The CNIB also has an alternative format library available to its clients, individuals who are blind, deafblind or partially sighted and who are registered with the organization. I am not sure of the exact number of titles in CNIB's collection, but I believe that it is approximately one-hundred-thousand. This sounds like a great number of titles, and is likely the largest collection of alternative format materials in Canada. To give some perspective to the number of titles available through CNIB, the Toronto Public Library currently has in its collection approximately eleven-million titles (this includes all formats, almost all of which are print), and the New Brunswick Public Library System, has in its collection over one-million-eight-hundred-thousand items. It goes without saying, and will not be argued here, that Canadians with print-impairments have access to only a sliver of the information available to non-print-impaired Canadians through public libraries.
Looking back to the Toronto Public Library's act of last week, digitizing a title for me which until now was only available in the Library's collection in print, I ask myself two questions. Firstly, am I truly thankful for what the Library was able to do to accommodate my print-impairment? Secondly, what can be learned from this action and what further action can be taken to make more titles available to more persons with print-impairments?

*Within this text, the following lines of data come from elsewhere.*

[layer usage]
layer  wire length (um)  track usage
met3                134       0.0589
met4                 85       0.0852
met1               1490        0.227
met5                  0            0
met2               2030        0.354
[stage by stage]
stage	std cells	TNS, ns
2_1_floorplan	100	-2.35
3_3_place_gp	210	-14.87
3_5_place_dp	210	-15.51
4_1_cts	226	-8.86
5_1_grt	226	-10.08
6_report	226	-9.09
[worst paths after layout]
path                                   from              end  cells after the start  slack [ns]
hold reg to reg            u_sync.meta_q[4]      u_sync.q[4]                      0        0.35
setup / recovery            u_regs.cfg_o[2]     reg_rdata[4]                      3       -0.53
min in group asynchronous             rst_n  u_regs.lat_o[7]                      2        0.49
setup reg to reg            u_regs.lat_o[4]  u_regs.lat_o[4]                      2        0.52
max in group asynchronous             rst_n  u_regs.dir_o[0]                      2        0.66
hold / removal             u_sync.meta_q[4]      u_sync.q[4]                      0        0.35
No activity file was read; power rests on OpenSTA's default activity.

In one sense my question of thankfulness is rhetorical. I am of course thankful to the Library, and its staff, for making a title available to me that until now was not. I wonder, however, how many times I and other patrons with print-impairments can make such a request of the Library before we are told 'no more'. I am therefore not overwhelmed with joy. Human rights law in Ontario requires that organizations offering a public service provide "reasonable accommodation" to persons with disabilities. Clearly further discussion needs to take place to determine what exactly is required of a public library in Ontario to comply to this law. And, it is important to take into consideration that the Library cannot necessarily comply as thoroughly as it would like without finding itself in the position of "undue hardship". Making the entirety of the Library's collection accessible to all patrons with print-impairments would cost more than many years worth of the total Library budget, which would mean that no patrons would be able to access the Library's valuable resources.
Some tough decisions do need to be made by public Libraries to clarify what types of accommodations they can offer to their print-impaired patrons. Firstly Libraries need to decide what it means to reasonably accommodate a patron with a print-impairment who wishes to access a title in its current collection that is not available in a format that the patron can use. Secondly libraries need to decide if there is a limit to the number of times they can provide this reasonable accommodation in a given fiscal year. Finally Libraries need a robust plan for ensuring that all new titles acquired are available in a format that can be accessed by the print-impaired.
Luckily the Toronto Public Library is not interested in making important decisions about accessibility alone, I am happy to share that the Toronto Public Library is interested in knowing what patrons think about its accessibility policies and practices, and has a page on its web-site titled Accessibility Policy - Tell Us What You Think.
There are three questions that I believe all public libraries in Canada need to ask themselves in order to make library services more accessible to patrons with print-impairments. Firstly, how can we make the resources that we currently have in our collection accessible. Secondly, how can we ensure that all new resources are accessible. Thirdly, how can we make resources accessible in the most efficient way possible, so as not to have libraries across the country duplicating efforts.
I do not believe that the issues that I have raised here are new or innovative, nor do I believe that they address all of the barriers faced by persons with disabilities when attempting to access public library services. I do, however, think that these issues are important, and that they merit public discussion and debate. As we all work together toward removing the barriers faced by persons with disabilities, we will enable them to be full participants in Canadian society, culture and the economy.